Directed by: Asghar Farhadi
Written by: Asghar Farhadi & Azad Jafarian.
Starring: Golshifteh Farahani (Sepideh), Shahab Hosseini (Ahmad), Taraneh Alidoosti (Elly), Merila Zare'i (Shohreh), Mani Haghighi (Amir), Peyman Moaadi (Peyman), Ra'na Azadivar (Naazi), Ahmad Mehranfar (Manoochehr), Saber Abar (Alireza).
The characters in the films of Iranian director Asghar Farhadi are always only superficially happy – they are hiding a lot of secrets, that will over the course of the movie come out, and ruin everything. This was true of his Oscar winning A Separation and the follow-up, The Past (which everyone seemed to like more than I did – but I loved A Separation). This year saw the first release stateside of About Elly – his debut film, made before A Separation or The Past, and its fascinating to see where he started from – and it is a confident debut, that is undeniably the work of the same writer/director.

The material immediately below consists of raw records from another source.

`flow/design.v`:
```
`timescale 1ns / 1ps
module DA_testmodule(reset,clk_50M,din,sclk,syn,start,aclr,ldac,busy
    );
input reset;   
input start;   
input clk_50M;
output aclr;
output ldac;
output din;
output sclk;
output syn;
output busy;
reg [15:0] cnt;
reg flag;
wire clk_50M;
always@(posedge clk_50M) 
begin
if(!start && !flag)
	begin
	flag<=1;
	cnt<=cnt+16'h00f0;
	end
else
	begin
	flag<=0;
	end
end
dac_inter8568 dac_inter_inst(.reset(reset),.start(~start),.clk(clk_50M),
              .ch(8'hFF),  
				  .dataa(16'h6666),.datab(16'h6666),.datac(16'h6666),.datad(16'h6666),  
				  .datae(16'h6666),.dataf(16'h6666),.datag(16'h6666),.datah(16'h6666),
				  .din(din),.sclk(sclk),.syn(syn),.busy_8568(busy));
assign aclr=1'b1;
assign ldac=1'b0;
endmodule
`timescale 1ns / 1ps
module dac_inter8568(
output reg [15:0] current_state,
input reset, 
input start, 
input clk,
input [7:0] ch,
input [15:0] dataa,
input [15:0] datab,
input [15:0] datac,
input [15:0] datad,
input [15:0] datae,
input [15:0] dataf,
input [15:0] datag,
input [15:0] datah,
output din,
output sclk,
output syn,
output busy_8568
);
reg [7:0] ch_reg;
reg [15:0] a_dac_reg;
reg [15:0] b_dac_reg;
reg [15:0] c_dac_reg;
reg [15:0] d_dac_reg;
reg [15:0] e_dac_reg;
reg [15:0] f_dac_reg;
reg [15:0] g_dac_reg;
reg [15:0] h_dac_reg;
reg [31:0] pdata;
wire busy,over;
reg start_wr; 
wr_inter wr_inter_inst(.reset(reset),.start(start_wr),.clk(clk),.data(pdata),.DIN(din),.SCLK(sclk),.SYN(syn),.over(over));
assign busy=~over;
parameter WAIT=16'h0002,HARDRST=16'h0000,SOFTRST=16'h0001,REFON=16'h0004,POWERCH=16'h0008,
          SETA=16'h0010,SETB=16'h0020,SETC=16'h0040,SETD=16'h0080,SETE=16'h0100,SETF=16'h0200,SETG=16'h0400,SETH=16'h0800,
			 OVER=16'h1000,COMPARE=16'h2000,UPDATE=16'h4000;
 reg master_busy;
 reg start_buf;
 reg [15:0] next_state;
 always@(posedge clk or negedge reset)
 begin
 if(!reset)
	begin
		current_state<=HARDRST;
		start_buf<=0;
	end
 else
	begin
		current_state<=next_state;
		start_buf<=start;
	end
 end
always@(busy,current_state,start_buf,start)
 begin
 case(current_state)
 HARDRST:begin if(!busy) next_state<=SOFTRST; else next_state<=HARDRST;  end
 SOFTRST:begin if(!busy) next_state<=WAIT; else next_state<=SOFTRST; end
 WAIT:begin 
			if(!start_buf && start) 
				next_state<=REFON;
			else
				next_state<=WAIT;
		end
 REFON:begin if(!busy) next_state<=UPDATE; else next_state<=REFON; end
 UPDATE:begin
		  next_state<=POWERCH;
		  end
 POWERCH:begin if(!busy) next_state<=SETA; else next_state<=POWERCH; end
 SETA:begin if(!busy) 
              next_state<=SETB;
				else
					next_state<=SETA;
				end
 SETB:begin if(!busy) 
              next_state<=SETC;
				else
					next_state<=SETB;
				end
 SETC:begin if(!busy) 
              next_state<=SETD;
				else
					next_state<=SETC;
				end
 SETD:begin if(!busy) 
              next_state<=SETE;
				else
					next_state<=SETD;
				end
 SETE:begin if(!busy) 
              next_state<=SETF;
				else
					next_state<=SETE;
				end	
 SETF:begin if(!busy) 
              next_state<=SETG;
				else
					next_state<=SETF;
				end
 SETG:begin if(!busy) 
					next_state<=SETH; 
				else 
					next_state<=SETG; 
				end
 SETH:begin if(!busy) 
					next_state<=OVER;
				else 
					next_state<=SETH; 
				end
 OVER:begin next_state<=WAIT; end 
 default:begin next_state<=WAIT; end
 endcase
 end
 always@(posedge clk)
 begin
 case(next_state)
 WAIT:begin start_wr<=1'b0;
				master_busy<=1'b0;
				pdata<=32'h0a000000; 
				ch_reg<=0;
				a_dac_reg<=0;
				b_dac_reg<=0;
				c_dac_reg<=0;
				d_dac_reg<=0;
				e_dac_reg<=0;
				f_dac_reg<=0;
				g_dac_reg<=0;
				h_dac_reg<=0; end
 HARDRST:begin start_wr<=1'b1;
					master_busy<=1'b1;
					pdata<=32'h0a000000; 
					ch_reg<=0;
					a_dac_reg<=0;
					b_dac_reg<=0;
					c_dac_reg<=0;
					d_dac_reg<=0;
					e_dac_reg<=0;
					f_dac_reg<=0;
					g_dac_reg<=0;
					h_dac_reg<=0;
			end   
 SOFTRST:begin start_wr<=1'b1; master_busy<=1'b1; pdata<=32'h07000000; end   
 REFON:begin start_wr<=1'b1; master_busy<=1'b1; pdata<=32'h090a0000; end   
 UPDATE:begin  start_wr<=1'b0;
					master_busy<=1'b1;
					ch_reg<=ch;
				   a_dac_reg<=dataa;
					b_dac_reg<=datab;
					c_dac_reg<=datac;
					d_dac_reg<=datad;
					e_dac_reg<=datae;
					f_dac_reg<=dataf;
					g_dac_reg<=datag;
					h_dac_reg<=datah; 
		  end 
 POWERCH:begin start_wr<=1'b1; master_busy<=1'b1; pdata<={24'h040000,ch_reg};end   
 SETA:begin start_wr<=1'b1; master_busy<=1'b1; pdata<={12'h030,a_dac_reg,4'h0}; end   
 SETB:begin start_wr<=1'b1; master_busy<=1'b1; pdata<={12'h031,b_dac_reg,4'h0}; end   
 SETC:begin start_wr<=1'b1; master_busy<=1'b1; pdata<={12'h032,c_dac_reg,4'h0}; end   
 SETD:begin start_wr<=1'b1; master_busy<=1'b1; pdata<={12'h033,d_dac_reg,4'h0}; end   
 SETE:begin start_wr<=1'b1; master_busy<=1'b1; pdata<={12'h034,e_dac_reg,4'h0}; end   
 SETF:begin start_wr<=1'b1; master_busy<=1'b1; pdata<={12'h035,f_dac_reg,4'h0}; end   
 SETG:begin start_wr<=1'b1; master_busy<=1'b1; pdata<={12'h036,g_dac_reg,4'h0}; end   
 SETH:begin start_wr<=1'b1; master_busy<=1'b1; pdata<={12'h037,h_dac_reg,4'h0}; end   
 OVER:begin start_wr<=1'b0; master_busy<=1'b0; pdata<=32'h0000000; end
 default:begin start_wr<=1'b0; 
					master_busy<=1'b0; 
					pdata<=32'h0000000; 
					ch_reg<=0;
					a_dac_reg<=0;
					b_dac_reg<=0;
					c_dac_reg<=0;
					d_dac_reg<=0;
					e_dac_reg<=0;
					f_dac_reg<=0;
					g_dac_reg<=0;
					h_dac_reg<=0;
			end
 endcase
 end
 assign busy_8568=busy | master_busy;
endmodule
`timescale 1ns / 1ps
module wr_inter(reset,start,clk,data,DIN,SCLK,SYN,over
    );
 input reset;
 input start;
 input clk;
 input [31:0] data;
 output reg DIN;
 output reg SCLK;
 output reg SYN;
 output reg over;
 reg [5:0] cnt;
 reg [31:0] data_buf;
 parameter s0=4'b0000,s1=4'b0001,s2=4'b0010,s3=4'b0100,s4=4'b1000;
 reg [3:0] current_state,next_state;
 always@(posedge clk or negedge reset)
 begin
 if(!reset)
	current_state<=s0;
 else
	current_state<=next_state;
 end
 always@(cnt,current_state,start)
 begin
 case(current_state)
 s0:begin if(start) next_state<=s1; else next_state<=s0; end
 s1:begin next_state<=s2; end
 s2:begin if(cnt>6'h20) next_state<=s4; else next_state<=s3; end
 s3:begin next_state<=s2; end
 s4:begin next_state<=s0; end
 default:begin next_state<=s0; end
 endcase
 end
 always@(posedge clk)
 begin
 case(next_state)
 s0:begin cnt<=6'h00; data_buf<=32'h0a000000; DIN<=1'b0; SCLK<=1'b1; SYN<=1'b1; over<=1'b0; end
 s1:begin cnt<=6'h00; data_buf<=data; DIN<=1'b0; SCLK<=1'b1; SYN<=1'b0; over<=1'b0; end
 s2:begin cnt<=cnt+1'b1; data_buf<=data_buf; DIN<=data_buf[31]; SCLK<=1'b1; SYN<=1'b0; over<=1'b0; end
 s3:begin cnt<=cnt; data_buf<=data_buf<<1; DIN<=DIN; SCLK<=1'b0; SYN<=1'b0; over<=1'b0; end
 s4:begin cnt<=6'h00; data_buf<=32'h00000000; DIN<=1'b0; SCLK<=1'b1; SYN<=1'b1; over<=1'b1; end
 default:begin cnt<=6'h00; data_buf<=32'h0a000000; DIN<=1'b0; SCLK<=1'b1; SYN<=1'b1; over<=1'b0; end
 endcase
 end
endmodule
```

The film is about several families heading off for a beach vacation in a large, sprawling, dilapidated house down by the water. Everyone is part of a couple already – except for Ahmad (Shahab Hosseini) and Elly (Taraneh Alidoosti). Ahmad has recently gotten divorced from his German wife, and Sepideh (Golshifteh Farahami) thinks that Elly would be a good match for him. But Sepideh doesn’t know Elly very well at all – and no one else on the trip knows her at all. Everyone is seemingly having a good time on their first night – and Ahmad and Elly do seem to be getting along. But Elly says she has to return to the city – she has a sick mother. And then two of the children go into the water when they shouldn’t have – they end up okay, but no one can find Elly. Did she go into the water to try and save them, and drown? Did she leave without telling anyone? As the long day turns into a longer night and then back again, the couples talk and talk, and find out just how little they know about Elly –and each other, and frayed relationships start coming apart.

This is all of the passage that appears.